Breaking

Written 28 years ago today!

“The fear of the Lord is the beginning of wisdom.”

Proverbs 9:10

Today marked my fiftieth birthday. Beginning a new decade is always a significant event. Turning thirty was a time of “jelling” in values and direction, leading to ten years of vigorous activity. Turning forty opened a decade of “working smart” based on insights, skills and experiences God had given earlier and applied through more prayer, delegation, partnering and self-denial.

Now at fifty there is another shifting of the gears, characterized by a voluntary reduction of speed. This is the direct result of God’s good working in my life, mostly through insights provided by meditation on Scripture, and also by my little wife.
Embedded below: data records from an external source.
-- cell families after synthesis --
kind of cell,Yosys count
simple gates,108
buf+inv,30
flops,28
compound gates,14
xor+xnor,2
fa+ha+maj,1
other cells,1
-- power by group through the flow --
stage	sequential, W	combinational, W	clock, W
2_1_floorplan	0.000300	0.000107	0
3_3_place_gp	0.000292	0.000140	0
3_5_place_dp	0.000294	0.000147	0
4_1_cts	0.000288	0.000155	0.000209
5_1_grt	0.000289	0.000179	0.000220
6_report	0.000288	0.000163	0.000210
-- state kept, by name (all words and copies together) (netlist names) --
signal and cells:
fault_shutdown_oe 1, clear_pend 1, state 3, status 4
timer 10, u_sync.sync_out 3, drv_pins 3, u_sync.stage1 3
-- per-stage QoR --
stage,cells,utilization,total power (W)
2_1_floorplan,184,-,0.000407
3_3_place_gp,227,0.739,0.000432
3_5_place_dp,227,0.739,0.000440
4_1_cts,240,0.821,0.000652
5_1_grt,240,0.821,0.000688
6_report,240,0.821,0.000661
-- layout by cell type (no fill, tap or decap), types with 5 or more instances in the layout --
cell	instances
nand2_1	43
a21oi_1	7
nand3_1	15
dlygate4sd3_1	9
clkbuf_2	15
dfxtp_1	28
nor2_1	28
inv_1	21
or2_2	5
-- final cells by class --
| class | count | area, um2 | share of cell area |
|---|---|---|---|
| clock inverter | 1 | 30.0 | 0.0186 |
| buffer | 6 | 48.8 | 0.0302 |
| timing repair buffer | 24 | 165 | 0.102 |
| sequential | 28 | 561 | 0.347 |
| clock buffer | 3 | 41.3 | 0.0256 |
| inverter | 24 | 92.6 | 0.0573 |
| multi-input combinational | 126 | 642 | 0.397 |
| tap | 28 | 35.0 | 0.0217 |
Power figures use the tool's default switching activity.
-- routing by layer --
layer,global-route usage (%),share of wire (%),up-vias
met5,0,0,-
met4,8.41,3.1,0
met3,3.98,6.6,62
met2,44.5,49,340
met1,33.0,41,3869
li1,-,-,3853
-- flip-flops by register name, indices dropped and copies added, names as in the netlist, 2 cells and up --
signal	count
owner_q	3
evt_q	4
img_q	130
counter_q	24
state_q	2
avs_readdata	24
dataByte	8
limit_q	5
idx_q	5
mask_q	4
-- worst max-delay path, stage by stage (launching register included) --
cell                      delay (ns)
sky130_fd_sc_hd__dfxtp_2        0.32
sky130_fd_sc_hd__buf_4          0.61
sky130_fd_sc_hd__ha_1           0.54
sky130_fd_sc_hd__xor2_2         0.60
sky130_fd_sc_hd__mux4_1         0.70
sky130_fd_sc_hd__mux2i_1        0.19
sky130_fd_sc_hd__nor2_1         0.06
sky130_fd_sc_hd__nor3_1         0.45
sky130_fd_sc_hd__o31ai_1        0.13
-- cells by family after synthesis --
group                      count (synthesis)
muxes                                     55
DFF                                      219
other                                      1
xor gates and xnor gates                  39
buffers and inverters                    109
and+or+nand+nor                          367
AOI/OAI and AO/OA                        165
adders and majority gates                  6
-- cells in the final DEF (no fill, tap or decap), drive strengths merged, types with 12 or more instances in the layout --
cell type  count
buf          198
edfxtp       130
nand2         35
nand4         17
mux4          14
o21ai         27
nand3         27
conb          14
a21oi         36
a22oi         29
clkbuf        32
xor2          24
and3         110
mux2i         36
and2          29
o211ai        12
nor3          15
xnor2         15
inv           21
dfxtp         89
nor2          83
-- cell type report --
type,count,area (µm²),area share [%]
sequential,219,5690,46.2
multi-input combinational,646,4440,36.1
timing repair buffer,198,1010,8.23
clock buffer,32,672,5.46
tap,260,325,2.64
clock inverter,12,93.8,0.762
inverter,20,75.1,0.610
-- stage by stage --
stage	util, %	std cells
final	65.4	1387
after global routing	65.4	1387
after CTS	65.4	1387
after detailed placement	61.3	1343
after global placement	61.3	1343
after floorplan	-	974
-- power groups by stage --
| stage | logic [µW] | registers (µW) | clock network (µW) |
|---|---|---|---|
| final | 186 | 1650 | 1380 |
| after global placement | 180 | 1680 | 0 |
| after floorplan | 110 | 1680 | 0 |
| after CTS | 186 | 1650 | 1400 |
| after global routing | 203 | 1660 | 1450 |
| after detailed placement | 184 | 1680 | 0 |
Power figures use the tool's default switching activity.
The first insight is the growing revelation of my innate depravity. This is easy to mention, very hard to experience. Just last Friday at a meeting I spoke unkindly to my dear wife; I wasn’t even aware of it, but as she later gently pointed this out, it instantly became clear that I had spoken out of two wrong motives: fear of what might happen and the desire to control others.

I was distressed by this—mostly because I had to admit that, no matter how hard I try, I cannot be good in my own strength, only in His! It was another opportunity to be broken (learning not to trust in myself but in God) and to praise God for the truth of His Word being validated. And another opportunity to offer the sacrifice of thanksgiving, knowing that God has a plan here!